Nós vamos criar numerosas cenas onde jogos bem diferentes terão lugar. Em canais locais como spectrial.bloggy.se onde os arredores físicos imediatos da corte serão discutidos: “quais cafés nas proximidades nos darão conexão?”, “Como nós podemos levar eletricidade para o Ônibus?”; mas também em canais internacionais como Twitter, onde agora mesmo a torrente de informação está sendo traduzida para quinze línguas diferentes. Traduções e coberturas feitas por usuários comuns da internet. Voluntários se alistam para fazer guias dos arredores para turistas-processuais, dirigir o ônibus ou armar o áudio. Pessoas voando de países distantes para cobrir o julgamento e contar ao mundo suas histórias em vídeo da Suécia que eles vêem.

Aqui todos os participantes são potenciais atores no Spectrial. Nossos canais formam um caldeirão de reportagem e engajamento.

Nossas comunicações sobre o espetáculo não almejam de forma nenhuma uma reportagem objetiva sobre uma cadeia externa de eventos. Em vez disso, o julgamento é um concentrador em torno do qual toda uma nova rede de atores está instigada. Nem é o espetáculo uma questão de velhas mídias contra mídias digitais, sociais. Nossas midias sociais incluem um fanzine de papel e um ônibus de 32 anos, conectando-nos com outros fisicamente.

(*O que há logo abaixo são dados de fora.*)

[src/rtl/instruction_fetch_unit.sv]
// Fetch stage: holds the PC, reads program memory over a req/ack handshake,
// latches the returned word in the IR and offers it to decode with valid/ready.
// A jump redirects the PC and flushes whatever is in flight or held.
module instruction_fetch_unit #(
   parameter int PC_WIDTH    = 4,
   parameter int INSTR_WIDTH = 8
) (
   input  logic                   clk,
   input  logic                   reset,
   output logic                   mem_req,
   output logic [PC_WIDTH-1:0]    mem_addr,
   input  logic                   mem_ack,
   input  logic [INSTR_WIDTH-1:0] mem_rdata,
   input  logic                   jump_valid,
   input  logic [PC_WIDTH-1:0]    jump_target,
   input  logic                   halt,
   output logic [INSTR_WIDTH-1:0] instr_out,
   output logic                   instr_valid,
   input  logic                   instr_ready,
   output logic [PC_WIDTH-1:0]    pc_out,
   output logic                   halted
);

   typedef enum logic [1:0] {
      FETCH  = 2'd0,
      HOLD   = 2'd1,
      HALTED = 2'd2
   } state_t;

   state_t                 state_q, state_d;
   logic [PC_WIDTH-1:0]    pc_q, pc_d;
   logic [INSTR_WIDTH-1:0] ir_q, ir_d;

   // Next-state, PC and IR selection; a jump outranks ack, ready and halt
   always_comb begin
      state_d = state_q;
      pc_d    = pc_q;
      ir_d    = ir_q;
      if (jump_valid) begin
         pc_d    = jump_target;
         state_d = FETCH;
      end else begin
         unique case (state_q)
            FETCH: begin
               if (mem_ack) begin
                  ir_d    = mem_rdata;
                  pc_d    = pc_q + PC_WIDTH'(1);
                  state_d = HOLD;
               end
            end
            HOLD: begin
               if (instr_ready) begin
                  state_d = halt ? HALTED : FETCH;
               end
            end
            HALTED: begin
               if (!halt) begin
                  state_d = FETCH;
               end
            end
            default: state_d = FETCH;
         endcase
      end
   end

   // State, PC and IR registers; reset wins over any late ack
   always_ff @(posedge clk) begin
      if (reset) begin
         state_q <= FETCH;
         pc_q    <= '0;
         ir_q    <= '0;
      end else begin
         state_q <= state_d;
         pc_q    <= pc_d;
         ir_q    <= ir_d;
      end
   end

   // Outputs decode straight from state; req is held off while reset is asserted
   always_comb begin
      mem_req     = (state_q == FETCH) && !reset;
      mem_addr    = pc_q;
      instr_out   = ir_q;
      instr_valid = (state_q == HOLD);
      pc_out      = pc_q;
      halted      = (state_q == HALTED);
   end

endmodule
[config.mk]
export PLATFORM = sky130hd
export DESIGN_NAME = instruction_fetch_unit
export DESIGN_NICKNAME = d
export VERILOG_FILES = /design/src/rtl/instruction_fetch_unit.sv
export SDC_FILE = /design/constraint.sdc
export NUM_CORES = 1
export LEC_CHECK = 0
export CAP_MARGIN = 20
export CORE_MARGIN = 4
export CORE_UTILIZATION = 35
export CTS_CLUSTER_DIAMETER = 200
export DETAILED_ROUTE_END_ITERATION = 10
export PLACE_DENSITY_LB_ADDON = 0.05
export SYNTH_ARGS = -nofsm -noshare
export SYNTH_HDL_FRONTEND = slang
export SYNTH_SLANG_ARGS = --single-unit
[constraint.sdc]
create_clock -name clk -period 3.2 [get_ports clk]
set_input_delay 0.64 -clock clk [delete_from_list [all_inputs] [get_ports clk]]
set_output_delay 0.64 -clock clk [all_outputs]
set_load 0.05 [all_outputs]
`config.mk`:
```
export PLATFORM = sky130hd
export DESIGN_NAME = fifo_rd_packer
export DESIGN_NICKNAME = d
export VERILOG_FILES = /design/src/rtl/fifo_rd_packer.sv
export SDC_FILE = /design/constraint.sdc
export NUM_CORES = 1
export LEC_CHECK = 0
export ABC_AREA = 0
export CELL_PAD_IN_SITES_DETAIL_PLACEMENT = 0
export CELL_PAD_IN_SITES_GLOBAL_PLACEMENT = 1
export CORE_MARGIN = 1
export CORE_UTILIZATION = 35
export CTS_BUF_LIST = sky130_fd_sc_hd__clkbuf_4
export CTS_CLUSTER_DIAMETER = 120
export CTS_CLUSTER_SIZE = 28
export DETAILED_ROUTE_END_ITERATION = 8
export MAX_ROUTING_LAYER = met4
export PLACE_DENSITY = 0.76
export SYNTH_ARGS = -nofsm -noshare
export SYNTH_HDL_FRONTEND = slang
export SYNTH_SLANG_ARGS = --single-unit
```
`constraint.sdc`:
```
create_clock -name rclk -period 2.99 [get_ports rclk]
set_clock_uncertainty 0.2 [all_clocks]
set_input_delay 0.4485 -clock rclk [delete_from_list [all_inputs] [get_ports rclk]]
set_output_delay 0.4485 -clock rclk [all_outputs]
set_load 0.03 [all_outputs]
```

Não é sobre o protocolo nem a tecnologia. É sobre usar-los para criar novas congregações, onde qualquer um é convidado e qualquer um pode achar seu papel, construir novas cenas e fazer suas próprias performances.

O futuro é construído por nós. Nós que participamos nas conversas. O futuro é construído por nós que exploramos como informação e performatividade estão se unindo. Negar-se a debater e ainda esperar ser capaz de cobrar consumidores é desde já uma porta fechada. Também tentar e banir certos tipor de conversações é certamente vergonhoso.

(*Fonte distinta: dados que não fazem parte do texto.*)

## src/rtl/hex_digit_counter_pkg.sv

```systemverilog
// rtl/hex_digit_counter_pkg.sv - digit geometry, key indices and the per-digit step function
package hex_digit_counter_pkg;

  localparam int NDIG  = 4;
  localparam int DIG_W = 4;

  localparam logic [DIG_W-1:0] BCD_MAX = 4'h9;
  localparam logic [DIG_W-1:0] HEX_MAX = 4'hF;

  localparam int KEY_RUN = 0;
  localparam int KEY_CLR = 1;

  // Returns {carry/borrow out, next digit}; digits above 9 left over from hex
  // mode count as "at maximum" going up and reload 9 without borrow going down.
  function automatic logic [DIG_W:0] digit_next(input logic [DIG_W-1:0] d,
                                                input logic             cin,
                                                input logic             bcd,
                                                input logic             up);
    logic [DIG_W-1:0] mx;
    mx = bcd ? BCD_MAX : HEX_MAX;
    digit_next = {1'b0, d};
    if (cin) begin
      if (up) begin
        if (d >= mx) digit_next = {1'b1, {DIG_W{1'b0}}};
        else         digit_next = {1'b0, d + DIG_W'(1)};
      end else begin
        if (bcd && (d > BCD_MAX)) digit_next = {1'b0, BCD_MAX};
        else if (d == '0)         digit_next = {1'b1, mx};
        else                      digit_next = {1'b0, d - DIG_W'(1)};
      end
    end
  endfunction

endpackage

```

## src/rtl/hex_digit_counter_key_debounce.sv

```systemverilog
// rtl/hex_digit_counter_key_debounce.sv - synchronizer, debouncer and press detector for one active-low key
module key_debounce
  #(parameter int DEB_CYCLES = 500_000)
  (input  logic CLOCK_50,
   input  logic RST,
   input  logic key_n,
   output logic press);

  localparam int CW = $clog2(DEB_CYCLES + 1);

  logic [1:0]    sync;
  logic          level;
  logic [CW-1:0] cnt;

  // The press pulse is registered together with the debounced level falling.
  always_ff @(posedge CLOCK_50 or posedge RST) begin
    if (RST) begin
      sync  <= 2'b11;
      level <= 1'b1;
      cnt   <= '0;
      press <= 1'b0;
    end else begin
      sync  <= {sync[0], key_n};
      press <= 1'b0;
      if (sync[1] != level) begin
        if (cnt == CW'(DEB_CYCLES - 1)) begin
          level <= sync[1];
          cnt   <= '0;
          press <= ~sync[1];
        end else begin
          cnt <= cnt + CW'(1);
        end
      end else begin
        cnt <= '0;
      end
    end
  end

endmodule

```

## src/rtl/hex_digit_counter.sv

```systemverilog
// rtl/hex_digit_counter.sv - four-digit hex/BCD up/down counter with run/pause and clear keys
module hex_digit_counter
  import hex_digit_counter_pkg::*;
  #(parameter int TICK_DIV   = 50_000_000,
    parameter int DEB_CYCLES = 500_000)
  (input  logic        CLOCK_50,
   input  logic        RST,
   input  logic [1:0]  KEY,
   input  logic        BCD,
   input  logic        UP,
   output logic [15:0] DIGITS,
   output logic        RUNNING,
   output logic        WRAP);

  localparam int PW = $clog2(TICK_DIV);

  logic                  run_press;
  logic                  clr_press;
  logic [PW-1:0]         presc;
  logic [NDIG:0]         carry;
  logic [NDIG*DIG_W-1:0] nxt_all;

  key_debounce #(.DEB_CYCLES(DEB_CYCLES)) u_key_run
    (.CLOCK_50(CLOCK_50), .RST(RST), .key_n(KEY[KEY_RUN]), .press(run_press));

  key_debounce #(.DEB_CYCLES(DEB_CYCLES)) u_key_clr
    (.CLOCK_50(CLOCK_50), .RST(RST), .key_n(KEY[KEY_CLR]), .press(clr_press));

  // Digit 0 always sees a carry-in; the chain is only committed on a step.
  assign carry[0] = 1'b1;

  generate
    for (genvar i = 0; i < NDIG; i++) begin : g_dig
      logic [DIG_W:0] res;
      assign res                        = digit_next(DIGITS[i*DIG_W +: DIG_W], carry[i], BCD, UP);
      assign carry[i+1]                 = res[DIG_W];
      assign nxt_all[i*DIG_W +: DIG_W]  = res[DIG_W-1:0];
    end
  endgenerate

  always_ff @(posedge CLOCK_50 or posedge RST) begin
    if (RST) begin
      presc   <= '0;
      DIGITS  <= '0;
      RUNNING <= 1'b0;
      WRAP    <= 1'b0;
    end else begin
      WRAP <= 1'b0;
      if (run_press) RUNNING <= ~RUNNING;
      // Clear overrides a coincident step and leaves RUNNING to the toggle key.
      if (clr_press) begin
        presc  <= '0;
        DIGITS <= '0;
      end else if (RUNNING) begin
        if (presc == PW'(TICK_DIV - 1)) begin
          presc  <= '0;
          DIGITS <= nxt_all;
          WRAP   <= carry[NDIG];
        end else begin
          presc <= presc + PW'(1);
        end
      end
    end
  end

endmodule

```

A cobertura do julgamento não é única nessas qualidades. Mais e mais áreas vêem essa criação de conversações e a exploração de novas instâncias na cultura e na economia cultural. Uma exploração coletiva gigantesca içou as velas. Cada rota difere da outra. Mas elas tem um coisa em comum. Os interesses da indústria que o estado está representando nunca estão presentes nessas conversações. Esse é o porquê eles não serão parte na construção do futuro.